Wedding, Portrait and Documentary Photography - Fujifilm

Comparing the Fujifilm X-Pro1 to Canon Full Frame cameras

Having been an avid user of Canon Full Frame DSLRs for some time, I have nevertheless also become a huge fan of the Fujifilm X-series cameras, most notably the X-Pro 1. Sure, you are never going to replace the sheer vast acreage of sensor over the Full Frame DSLR, but in my mind the Fujifilm is still such a thing of beauty.

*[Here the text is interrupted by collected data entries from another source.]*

`src/rtl/core/paes_pkg.sv`:
```
// Package: shared types and constants for the peer address endpoint select block.
`default_nettype none

package paes_pkg;

  // Byte positions within a descriptor
  localparam int unsigned TEXT_LEN        = 8;
  localparam int unsigned DRCT_LEN        = 4;
  localparam int unsigned DIRECT_PORT_POS = 10;
  localparam int unsigned DIRECT_TAIL_POS = 12;
  localparam int unsigned NAT_POS         = 40;
  localparam int unsigned CAND_LEN        = 6;

  // Method byte limits
  localparam logic [7:0] METHOD_MAX        = 8'd7;
  localparam logic [7:0] METHOD_TEXT_FIRST = 8'd6;

  // NAT kind range for the candidate form
  localparam logic [7:0] NAT_KIND_MIN = 8'd1;
  localparam logic [7:0] NAT_KIND_MAX = 8'd3;

  // Text-ID prefix that marks a rejected descriptor
  localparam logic [7:0] TEXT_ID_PREFIX [TEXT_LEN] = '{
    8'h73, 8'h74, 8'h65, 8'h61, 8'h6d, 8'h69, 8'h64, 8'h3a
  };

  // Direct form marker
  localparam logic [7:0] DRCT_PREFIX [DRCT_LEN] = '{8'h44, 8'h52, 8'h43, 8'h54};

  typedef enum logic [1:0] {
    VERDICT_KEPT        = 2'd0,
    VERDICT_ALTERNATE   = 2'd1,
    VERDICT_REBUILT     = 2'd2,
    VERDICT_UNAVAILABLE = 2'd3
  } verdict_e;

  typedef struct packed {
    logic [31:0] host;
    logic [15:0] port;
  } endpoint_t;

  typedef struct packed {
    logic      ok;
    endpoint_t ep;
  } ep_status_t;

  function automatic logic usable(endpoint_t ep);
    return (ep.host != '0) && (ep.port != '0);
  endfunction

endpackage

`default_nettype wire

```
`src/rtl/core/paes_tracker.sv`:
```
// Per-descriptor validation flags and endpoint capture.
`default_nettype none

module paes_tracker import paes_pkg::*; #(
  parameter int unsigned POS_W         = 6,
  parameter int unsigned PUBLIC_OFFSET = 30
) (
  input  wire logic             clk_i,
  input  wire logic             rst_ni,
  input  wire logic [7:0]       byte_i,
  input  wire logic [POS_W-1:0] pos_i,
  input  wire logic             absorb_i,
  input  wire logic             clear_i,
  output ep_status_t            status_o
);

  localparam logic [POS_W-1:0] TextEnd  = POS_W'(TEXT_LEN);
  localparam logic [POS_W-1:0] DrctEnd  = POS_W'(DRCT_LEN);
  localparam logic [POS_W-1:0] DPortPos = POS_W'(DIRECT_PORT_POS);
  localparam logic [POS_W-1:0] DTailPos = POS_W'(DIRECT_TAIL_POS);
  localparam logic [POS_W-1:0] NatPos   = POS_W'(NAT_POS);
  localparam logic [POS_W-1:0] CandEnd  = POS_W'(CAND_LEN);
  localparam logic [POS_W-1:0] PubStart = POS_W'(PUBLIC_OFFSET);
  localparam logic [POS_W-1:0] PubEnd   = POS_W'(PUBLIC_OFFSET + CAND_LEN);

  logic      text_q, text_d;
  logic      drct_q, drct_d;
  logic      dtail_q, dtail_d;
  logic      ctail_q, ctail_d;
  logic [7:0] nat_q, nat_d;
  endpoint_t dir_q, dir_d;
  endpoint_t loc_q, loc_d;
  endpoint_t pub_q, pub_d;

  logic [POS_W-1:0] pub_rel;
  assign pub_rel = pos_i - PubStart;

  always_comb begin
    text_d  = text_q;
    drct_d  = drct_q;
    dtail_d = dtail_q;
    ctail_d = ctail_q;
    nat_d   = nat_q;
    dir_d   = dir_q;
    loc_d   = loc_q;
    pub_d   = pub_q;
    if (clear_i) begin
      text_d  = 1'b1;
      drct_d  = 1'b1;
      dtail_d = 1'b1;
      ctail_d = 1'b1;
      nat_d   = '0;
      dir_d   = '0;
      loc_d   = '0;
      pub_d   = '0;
    end else if (absorb_i) begin
      if (pos_i < TextEnd && byte_i != TEXT_ID_PREFIX[pos_i[2:0]]) text_d = 1'b0;
      if (pos_i < DrctEnd && byte_i != DRCT_PREFIX[pos_i[1:0]]) drct_d = 1'b0;
      // direct host, big-endian at bytes 4..7
      if (pos_i >= DrctEnd && pos_i < TextEnd) dir_d.host[8*(2'd3 - pos_i[1:0]) +: 8] = byte_i;
      // direct port, big-endian
      if (pos_i == DPortPos) dir_d.port[15:8] = byte_i;
      if (pos_i == DPortPos + 1'b1) dir_d.port[7:0] = byte_i;
      if (pos_i >= DTailPos && byte_i != '0) dtail_d = 1'b0;
      if (pos_i == NatPos) nat_d = byte_i;
      if (pos_i > NatPos && byte_i != '0) ctail_d = 1'b0;
      // local candidate: host big-endian, port little-endian
      if (pos_i < CandEnd) begin
        if (pos_i[2]) loc_d.port[8*pos_i[0] +: 8] = byte_i;
        else loc_d.host[8*(2'd3 - pos_i[1:0]) +: 8] = byte_i;
      end
      if (pos_i >= PubStart && pos_i < PubEnd) begin
        if (pub_rel[2]) pub_d.port[8*pub_rel[0] +: 8] = byte_i;
        else pub_d.host[8*(2'd3 - pub_rel[1:0]) +: 8] = byte_i;
      end
    end
  end

  always_ff @(posedge clk_i or negedge rst_ni) begin
    if (!rst_ni) begin
      text_q  <= 1'b1;
      drct_q  <= 1'b1;
      dtail_q <= 1'b1;
      ctail_q <= 1'b1;
      nat_q   <= '0;
      dir_q   <= '0;
      loc_q   <= '0;
      pub_q   <= '0;
    end else begin
      text_q  <= text_d;
      drct_q  <= drct_d;
      dtail_q <= dtail_d;
      ctail_q <= ctail_d;
      nat_q   <= nat_d;
      dir_q   <= dir_d;
      loc_q   <= loc_d;
      pub_q   <= pub_d;
    end
  end

  // Verdict for this descriptor, byte_i taken as the method byte
  always_comb begin
    status_o = '0;
    if (byte_i <= METHOD_MAX && !text_q) begin
      if (drct_q) begin
        status_o.ok = (byte_i == '0) && dtail_q && usable(dir_q);
        status_o.ep = dir_q;
      end else if (nat_q >= NAT_KIND_MIN && nat_q <= NAT_KIND_MAX && ctail_q) begin
        status_o.ok = usable(loc_q) || usable(pub_q);
        status_o.ep = usable(loc_q) ? loc_q : pub_q;
      end
    end
  end

endmodule

`default_nettype wire

```
`src/rtl/core/peer_address_endpoint_select.sv`:
```
// Top level: peer address endpoint select with byte tracking and result skid.
//
// Usage:
//   Input channel (in_valid_i / in_ready_o): one beat carries byte N of the
//   primary and of the alternate descriptor, from byte zero up to byte
//   ADDR_BYTES-1 (the method byte). Beats before the last make no result.
//   Output channel (out_valid_o / out_ready_i): one beat per descriptor pair,
//   carrying verdict, source, host and port.
//   Throughput: one input beat per cycle while in_ready_o is high.
//   The result beat is registered in the output or the skid register.
//   Verdict logic is a single combinational pass from the per-descriptor
//   flag registers plus the method byte into the output or skid register.
//   Stall: a stalled result sits in the output register; a second result can
//   park in a one-entry skid register, and in_ready_o drops only while the
//   skid is full. Non-final bytes still flow while the output waits.
//   Reset: byte position returns to zero, all flags to their start values,
//   output and skid registers empty.
//   After every method byte the trackers clear, so the next beat opens a
//   new descriptor pair.
`default_nettype none

module peer_address_endpoint_select import paes_pkg::*; #(
  parameter int unsigned ADDR_BYTES    = 42,
  parameter int unsigned PUBLIC_OFFSET = 30
) (
  input  wire logic        clk_i,
  input  wire logic        rst_ni,
  input  wire logic        in_valid_i,
  output logic             in_ready_o,
  input  wire logic [7:0]  primary_byte_i,
  input  wire logic [7:0]  alternate_byte_i,
  output logic             out_valid_o,
  input  wire logic        out_ready_i,
  output logic [1:0]       verdict_o,
  output logic             source_o,
  output logic [31:0]      host_ipv4_o,
  output logic [15:0]      host_port_o
);

  localparam int unsigned POS_W = $clog2(ADDR_BYTES);
  localparam logic [POS_W-1:0] LastPos = POS_W'(ADDR_BYTES - 1);

  typedef struct packed {
    verdict_e  verdict;
    logic      source;
    endpoint_t ep;
  } result_t;

  logic [POS_W-1:0] pos_q, pos_d;
  logic             in_fire, last, produce;
  ep_status_t       pri_st, alt_st;
  result_t          res;
  result_t          out_q, out_d, skid_q, skid_d;
  logic             out_valid_q, out_valid_d, skid_valid_q, skid_valid_d;

  assign in_ready_o = !skid_valid_q;
  assign in_fire    = in_valid_i && in_ready_o;
  assign last       = (pos_q == LastPos);
  assign produce    = in_fire && last;

  assign pos_d = !in_fire ? pos_q : (last ? '0 : pos_q + 1'b1);

  paes_tracker #(
    .POS_W         (POS_W),
    .PUBLIC_OFFSET (PUBLIC_OFFSET)
  ) u_pri (
    .clk_i    (clk_i),
    .rst_ni   (rst_ni),
    .byte_i   (primary_byte_i),
    .pos_i    (pos_q),
    .absorb_i (in_fire && !last),
    .clear_i  (produce),
    .status_o (pri_st)
  );

  paes_tracker #(
    .POS_W         (POS_W),
    .PUBLIC_OFFSET (PUBLIC_OFFSET)
  ) u_alt (
    .clk_i    (clk_i),
    .rst_ni   (rst_ni),
    .byte_i   (alternate_byte_i),
    .pos_i    (pos_q),
    .absorb_i (in_fire && !last),
    .clear_i  (produce),
    .status_o (alt_st)
  );

  // Selection order: a descriptor with a non-text method wins first
  always_comb begin
    priority if (pri_st.ok && primary_byte_i < METHOD_TEXT_FIRST) begin
      res = '{verdict: VERDICT_KEPT, source: 1'b0, ep: pri_st.ep};
    end else if (alt_st.ok && alternate_byte_i < METHOD_TEXT_FIRST) begin
      res = '{verdict: VERDICT_ALTERNATE, source: 1'b1, ep: alt_st.ep};
    end else if (pri_st.ok) begin
      res = '{verdict: VERDICT_REBUILT, source: 1'b0, ep: pri_st.ep};
    end else if (alt_st.ok) begin
      res = '{verdict: VERDICT_REBUILT, source: 1'b1, ep: alt_st.ep};
    end else begin
      res = '{verdict: VERDICT_UNAVAILABLE, source: 1'b0, ep: '0};
    end
  end

  // Output register plus one-entry skid
  always_comb begin
    out_d        = out_q;
    out_valid_d  = out_valid_q;
    skid_d       = skid_q;
    skid_valid_d = skid_valid_q;
    if (!out_valid_q) begin
      out_valid_d = produce;
      out_d       = res;
    end else if (out_ready_i) begin
      if (skid_valid_q) begin
        out_d        = skid_q;
        skid_valid_d = 1'b0;
      end else begin
        out_valid_d = produce;
        out_d       = res;
      end
    end else if (produce) begin
      skid_d       = res;
      skid_valid_d = 1'b1;
    end
  end

  always_ff @(posedge clk_i or negedge rst_ni) begin
    if (!rst_ni) begin
      pos_q        <= '0;
      out_valid_q  <= 1'b0;
      skid_valid_q <= 1'b0;
    end else begin
      pos_q        <= pos_d;
      out_valid_q  <= out_valid_d;
      skid_valid_q <= skid_valid_d;
    end
  end

  always_ff @(posedge clk_i) begin
    out_q  <= out_d;
    skid_q <= skid_d;
  end

  assign out_valid_o = out_valid_q;
  assign verdict_o   = out_q.verdict;
  assign source_o    = out_q.source;
  assign host_ipv4_o = out_q.ep.host;
  assign host_port_o = out_q.ep.port;

endmodule

`default_nettype wire

```
`config.mk`:
```
export PLATFORM = sky130hd
export DESIGN_NAME = peer_address_endpoint_select
export DESIGN_NICKNAME = d
export VERILOG_FILES = /design/src/rtl/core/paes_pkg.sv /design/src/rtl/core/paes_tracker.sv /design/src/rtl/core/peer_address_endpoint_select.sv
export SDC_FILE = /design/constraint.sdc
export NUM_CORES = 1
export LEC_CHECK = 0
export ABC_CLOCK_PERIOD_IN_PS = 5200
export BUFFER_PORTS_ARGS = -buffer_cell sky130_fd_sc_hd__buf_2
export CORE_MARGIN = 10
export CORE_UTILIZATION = 60
export DETAILED_ROUTE_END_ITERATION = 8
export PLACE_DENSITY = 0.83
export SETUP_SLACK_MARGIN = 0.1
export SYNTH_ARGS = -nofsm -noshare
export SYNTH_HDL_FRONTEND = slang
export SYNTH_SLANG_ARGS = --single-unit
```
`constraint.sdc`:
```
create_clock -name clk_i -period 5.2 [get_ports clk_i]
set_input_delay 0.78 -clock clk_i [delete_from_list [all_inputs] [get_ports clk_i]]
set_output_delay 0.78 -clock clk_i [all_outputs]
set_load 0.01 [all_outputs]
```
==> results.cfg, run 1 <==
[synthesis]
synth-compound-area-share_pct = 13.28
synth_xor_area_share_pct = 0.4219
syn_area_per_cell_um2 = 9.453
synth_enable_flop_cells = 102
yosys.area_share.simple_pct = 19.29
synth_top_area_share_pct = 37.61
ys_warn_count = 0
syn_area_mm2 = 0.02076
synth_top_cell_by_area = dfrtp_1
synth.ff_latch_count = 422
yosysUniqueCellTypes = 65
syn_nets = 2228
seq_area_frac_synth_pct = 53.38
synth_ff_type = dfrtp_1
synth_top_family_by_area = simple AND/OR/NAND/NOR gates
synth-adder-area-share_pct = 0.7233
synth.most_common_cell = nand2_1
synthTopCellsByArea = dfrtp_1 (38%), edfxtp_1 (15%), nand2_1 (8.0%)
synth_mux_area_share_pct = 7.914
async_reset_ff_share_pct = 75.83
synth_commonest_cells = nand2_1 (440), o21ai_0 (316), dfrtp_1 (312)
syn_inst = 2196

[run]
cap_violations = 0

[timing]
worst_slew_pin_slew_ns = 1.313
min_period_over_period_pct = 69.52
drv_slew = 0
hold_viol_final = 0
fin_ws_ns = 1.585
fmax_mhz = 276.6
rsz0062_at_grt = false
slew_headroom_pct = 12.45
post-route-min-period_ns = 3.615
whs_ns = 0.2231
fin_setup_tns_ns = 0
setup_violations = 0
fin_worst_skew_ns = 0.02369

[routing]
wl_met1_mm = 24.14
ant_nets = 0
drt-total-wl_mm = 61.09
route.met3.wl_mm = 6.857
wl_per_cell_um = 23.02
wl_met2_mm = 27.31
first_iter_violations = 2490
dr.pass1.iters = 6
vias = 17471
drc = 0
routed.top_layer = met4
drt-vias-per-instance = 6.583

[cells_and_area]
multi_input_area_mm2 = 0.008737
final_area_mm2 = 0.02273
diodes = 0
drive_above_1_share_pct = 10.00
syn_to_final_growth_pct = 9.505
nNetsFinal = 2196
ff_latch_area_mm2 = 0.01108
fillers = 2649
final_cell_count_no_fill = 2654

[min_path]
min_path_type = input port to async pin

[critical_path]
crit_required_ns = 5.67
crit_path_start_kind = register
endpoint_kind = register
crit_arrival_ns = 4.08
worstSetupPathType = register to register
r2r_setup_slack_ns = 1.58
crit_fanout = 32

[die]
ios = 73
die_x_um = 206.0
initial_utilization_pct = 60.39
row_count = 68
fp.coreArea_mm2 = 0.03437
die_area_mm2 = 0.04244
fp.dieH_um = 206.0

[cts]
cts_max_level = 2
hold_buffers = 0
clk_pin_slew_ns = 0.06
max-clock-path-buffers = 3
cts_tree = yes
post_cts_buffers = 0
cts_resized = 0
cts_buffers = 43
clk_latency_ns = 0.57
cts.sinks = 422
cts.root.buffer_cell = clkbuf_16

[place]
placedCellCount = 2574
dp_hpwl_mm = 38.78
placed_area_mm2 = 0.02128
post-place-ws_ns = 1.330
place_congestion = 0.9634
numPortBuffers = 72

[grt]
grt_pass1_vias = 16984
grt_max_degree = 119
grt_pass1_wl_mm = 95.67
antenna_found_initial = 0
overflow = 0
track_usage_pct = 28.64

[pwr]
leakagePower_uw = 0.01018
vdd_drop_max_v = 0.0008362
powerDensity_mw_per_mm2 = 581.4

[run_status]
status = complete, no violations
state kept, by name, summed over array words and instances, names as in the netlist:
| signal | flops |
|---|---|
| host_port_o | 16 |
| u_alt.dir_q | 48 |
| verdict_o | 2 |
| pos_q | 6 |
| skid_q | 51 |
| source_o | 1 |
| u_pri.dir_q | 48 |
| u_pri.drct_q | 1 |
| u_alt.ctail_q | 1 |
| u_pri.ctail_q | 1 |
| u_alt.loc_q | 48 |
| skid_valid_q | 1 |
| u_pri.loc_q | 48 |
| u_alt.pub_q | 48 |
| u_pri.text_q | 1 |
| u_alt.dtail_q | 1 |
| u_alt.drct_q | 1 |
| u_pri.nat_q | 8 |
| u_alt.text_q | 1 |
| out_valid_o | 1 |
| u_alt.nat_q | 8 |
| u_pri.pub_q | 48 |
| host_ipv4_o | 32 |
| u_pri.dtail_q | 1 |
routing by layer:
metal  vias up  track usage (%)
met2      1115            43.79
li1       7691                -
met1      8470            38.54
met3       195            6.348
met5         -                0
met4         0            13.00
critical path, cell delays in order, from the launching register on:
cell      delay [ns]
dfrtp_1         0.96
clkinv_1        0.53
ha_1            0.52
nor2_1          0.24
a21o_1          0.82
nand3_1         0.29
o21ai_0         0.16
report_power, final:
part | internal, uW | switching [uW]
combinational | 2150 | 3100
sequential | 4090 | 716
clock | 1850 | 1320
layout by cell type, fill, tap and decap left out, types with 6 or more instances in the layout:
| cell type | n |
|---|---|
| a21o_1 | 6 |
| a21oi_1 | 17 |
| a22o_1 | 79 |
| buf_2 | 71 |
| buf_4 | 33 |
| clkbuf_1 | 8 |
| clkbuf_16 | 45 |
| clkbuf_8 | 11 |
| clkinv_2 | 9 |
| dfrtp_1 | 312 |
| dfstp_2 | 8 |
| edfxtp_1 | 102 |
| ha_1 | 12 |
| inv_1 | 55 |
| mux2i_1 | 163 |
| nand2_1 | 439 |
| nand3_1 | 201 |
| nand4_1 | 23 |
| nor2_1 | 84 |
| nor3_1 | 10 |
| nor4_1 | 80 |
| o21ai_0 | 311 |
| o21ai_1 | 13 |
cell families (layout without fill, tap and decap cells):
| group | after synthesis | after routing |
|---|---|---|
| AND/OR/NAND/NOR | 883 | 883 |
| buffers and inverters | 241 | 244 |
| multiplexers | 164 | 164 |
| adder cells (fa/ha/maj) | 12 | 12 |
| AO/OA/AOI/OAI | 464 | 464 |
| XOR/XNOR | 10 | 10 |
| flip-flops | 422 | 422 |
path summary, 6_finish.rpt:
| kind | startpoint | depth (start not counted) | endpoint |
|---|---|---|---|
| setup reg to reg | pos_q[2] | 6 | u_pri.pub_q[30] |
| max in group asynchronous | rst_ni | 2 | u_pri.loc_q[42] |
| min in group clk_i | out_ready_i | 2 | skid_valid_q |
| hold / removal | rst_ni | 1 | u_pri.pub_q[13] |
| hold reg to reg | u_pri.dtail_q | 2 | u_pri.dtail_q |
| setup / recovery | pos_q[2] | 6 | u_pri.pub_q[30] |
per-stage QoR:
stage	power (uW)	utilization, %
3_5_place_dp	9878	61.90
3_3_place_gp	9706	61.90
5_1_grt	13760	66.13
6_report	13220	66.13
2_1_floorplan	8416	-
4_1_cts	13030	66.13
area by class of cell:
class / instances / area share (%)
Sequential cell: 422 / 48.74
Clock buffer: 64 / 5.752
Clock inverter: 16 / 0.6550
Timing Repair Buffer: 108 / 2.983
Multi-Input combinational cell: 1533 / 38.44
Inverter: 56 / 0.9247
Tap cell: 455 / 2.504
No activity file was read; power rests on OpenSTA's default activity.
==> run 2, diff against run 1 <==
ABC_CLOCK_PERIOD_IN_PS = 3100   (was 5200)
CORE_UTILIZATION = 56   (was 60)
PLACE_DENSITY = 0.81   (was 0.83)
clock period = 3.1 ns   (was 5.2 ns; I/O delays follow)
==> results.cfg, run 2 (synthesis results as in run 1) <==
[place]
placedCellCount = 2647
place_congestion = 0.9574
numPortBuffers = 72
dp_hpwl_mm = 40.83

[routing]
dr.pass1.iters = 7
drt-total-wl_mm = 62.45
vias = 17600
first_iter_violations = 2379
drc = 0
drt-vias-per-instance = 6.445
ant_nets = 0
wl_per_cell_um = 22.87

[cells_and_area]
layout_commonest_cell = nand2_1
final_cell_mix = nand2_1 (439), dfrtp_1 (312), o21ai_0 (310)
drive_above_1_share_pct = 12.25
final_cell_count_no_fill = 2731
nNetsFinal = 2258
largest_register = skid_q
largest_register_ffs = 51
syn_to_final_growth_pct = 12.08

[run]
cap_violations = 0

[timing]
drv_slew = 0
hold_viol_final = 0
fin_setup_tns_ns = 0
worst_slew_pin_slew_ns = 1.134
fin_worst_skew_ns = 0.02324
post-route-min-period_ns = 2.971
rsz0062_at_grt = false
fmax_mhz = 336.6
min_period_over_period_pct = 95.83
setup_violations = 0
whs_ns = 0.09195
slew_headroom_pct = 24.40

[cts]
max-clock-path-buffers = 3
clk_pin_slew_ns = 0.06
cts_buffers = 44
cts_max_level = 2
cts_tree = yes
clk_latency_ns = 0.57
cts.root.buffer_cell = clkbuf_16
cts.sinks = 422
post_cts_buffers = 0

[critical_path]
crit_fanout = 26
timing.rr.end = skid_q[49]
worstSetupPathType = register to register
crit_required_ns = 3.40
endpoint_kind = register
crit_path_start_kind = register
r2r_setup_slack_ns = 0.13
r2r.worst_path.cells = 8
worstReg2RegStart = u_alt.loc_q[25]
crit_arrival_ns = 3.27

[die]
fp.dieH_um = 212.5
die_x_um = 212.5
initial_utilization_pct = 56.70
row_count = 70
die_area_mm2 = 0.04517
ios = 73
fp.coreArea_mm2 = 0.03661

[min_path]
min_path_cells = 2
hp-start = out_ready_i
min_path_type = input port to register
worstHoldEndpoint = skid_valid_q

[grt]
track_usage_pct = 27.35
grt_pass1_wl_mm = 96.78
overflow = 0
grt_pass1_vias = 16911
grt_max_degree = 81
antenna_found_initial = 0

[pwr]
leakagePower_uw = 0.01048
powerDensity_mw_per_mm2 = 976.6
vdd_drop_max_v = 0.001414

[run_status]
status = complete, no violations
[run 2: changes by cell type in the layout (fill, tap and decap cells not counted), sizes merged]
| cell | previous run | this run |
|---|---|---|
| buf | 108 | 168 |
| clkbuf | 64 | 65 |
| clkinv | 12 | 13 |
| clkinvlp | 2 | 1 |
| diode | 0 | 1 |
| dlygate4sd3 | 0 | 1 |
| inv | 56 | 57 |
[run 2: through the flow]
step	power [uW]	utilization, %	instance area (um^2)	setup WS, ns
after floorplan	14120	-	20770	0.1593
final	22720	63.55	23270	0.1293
after global placement	16990	59.53	21790	0.2118
after detailed placement	17260	59.53	21790	0.1281
after CTS	22490	63.45	23230	0.1121
after global routing	23630	63.54	23260	0.1088
[run 2: how the worst max path moves through the flow]
stage	from	end	slack [ns]	cells after the start
after floorplan	pos_q[1]	skid_q[0]	0.16	9
after global placement	primary_byte_i[5]	host_ipv4_o[13]	0.21	9
after detailed placement	u_alt.nat_q[6]	skid_q[28]	0.13	8
after CTS	u_alt.nat_q[6]	skid_q[28]	0.11	8
after global routing	pos_q[0]	u_alt.loc_q[21]	0.11	5
final	u_alt.loc_q[25]	skid_q[49]	0.13	8
[run 2: report_power, final]
group / leakage, uW / internal, uW / switching (uW) / total (uW)
Clock: 0.000697 / 3020 / 2180 / 5200
Sequential: 0.00510 / 6860 / 1090 / 7950
Combinational: 0.00469 / 4180 / 5390 / 9570
Total: 0.0105 / 14100 / 8660 / 22700
[run 2: critical path, cell delays in order (launching register included)]
cell	delay, ns
dfrtp_1	0.40
nor4_1	0.48
nand4_1	0.35
o21a_1	0.29
o21ai_1	0.20
and2_4	0.22
o21a_4	0.43
buf_4	0.26
nor2_1	0.06
[run 2: timing repair]
item | CTS | global route
hold buffers | 1 | 0
setup endpoints to repair | 2 | 83
hold endpoints to repair | 74 | 0
gates resized for setup | 1 | 7
cloned | 0 | 0
[run 2: metal layers]
metal  routed length, um  vias to the layer above  GRT usage [%]
met5                   0                        -              0
met4                2498                        0          11.62
met3                6848                      176          6.420
met2               28480                     1034          42.35
met1               24620                     8570          36.22
li1                    -                     7820              -
[run 2: layout make-up]
| type | count | area, um^2 |
|---|---|---|
| inverters | 56 | 210.2 |
| clock inverters | 17 | 142.6 |
| multi-input cells | 1533 | 8768 |
| fillers | 2891 | 13340 |
| repair buffers | 169 | 1201 |
| flip-flops and latches | 422 | 11080 |
| well taps | 468 | 585.6 |
| clock buffers | 65 | 1275 |
| diodes | 1 | 2.502 |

When shooting a main wedding day for example, inevitably you end up carrying many, many kilos of kit, from multiple bodies to whopping 70-200mm f2.8 II lenses (a masterpiece also by the way). It’s what you need in most circumstances to get the job done and they do it phenomenally well. But in other circumstances, what is needed is a subtle, small, well-engineered piece of kit like the X-Pro 1. To a fellow enthusiast, it has the lines and form of classic Leicas but a casual glance from someone less familiar with the kit gives them the impression it’s a maybe just a standard point and shoot compact. That ability to be unobtrusive lends a certain something to a shoot. I love the feel and look of the X-Pro 1, the real knobs and dials on the metal frame and the feeling that it’s been crafted by someone who loves photography. It has its irritations too – even with recent firmware updates I still find the autofocus slow and ponderous, although I am my own worst enemy by often setting a ridiculously small single point of focus. And, is it just me, or is the exposure dial on the top plate either just in the wrong place or at least needing a lock function? The number of times I have inadvertently knocked the dial and changed the setting without noticing is frustrating.  And yes, the eyepiece has dropped out a number of times because I didn’t make sure it was screwed in properly!

Fujifilm X-Pro1

I also still need to spend time with more of the lenses – the standard kit XF18-55mm kit lens is a great all-rounder and certainly streets ahead of many competitors’ kit lenses, but far from perfect. The XF 35mm f1.4 is lovely and its form factor complements the style and shape of the body – small and subtle. I am as yet undecided about how I feel it compares to teh trust Canon EF 50mm f1.4 which is a great (and inexpensive) lens when paired with a Full Frame DSLR. I have aspirations to play with the XF 56mm f1.2 as it appears to be a wonderful portrait lens and the wedding photographer in me would also love to own the XF 55-140mm f2.8 but I feel that both remain overly expensive in the company of illustrious competitors, e.g. Canon L lenses.  The 55-140mm f2.8, regardless of its optical brilliance, is still a ridiculous £1200+, which is simply eye watering.

I’m aware that there are a number of photographers who now shoot weddings exclusively with the X-Pro 1 and its siblings. That’s where the justification for the cost of some of the better lenses comes into play and you would need as a minimum, the 56mm f1.2, 55-140 f2.8, 35mm f1.4 and possibly one of the wide zooms along with a spare body (maybe an X-T1?).  For me it’s a bit of a balancing act, the X-Pro1 is a great choice for the low light, informal evening shots and therefore a perfect partner to the big Canon guys but I’m not sure I would be brave enough to use it exclusively just yet. I’m told many of the X-Pro 1’s foibles may be addressed with the X-T1 (and I guess an X-Pro2?) but either way, it makes me think more about my photography, maybe work a bit harder but you always get there in the end – and what a pleasurable journey it is.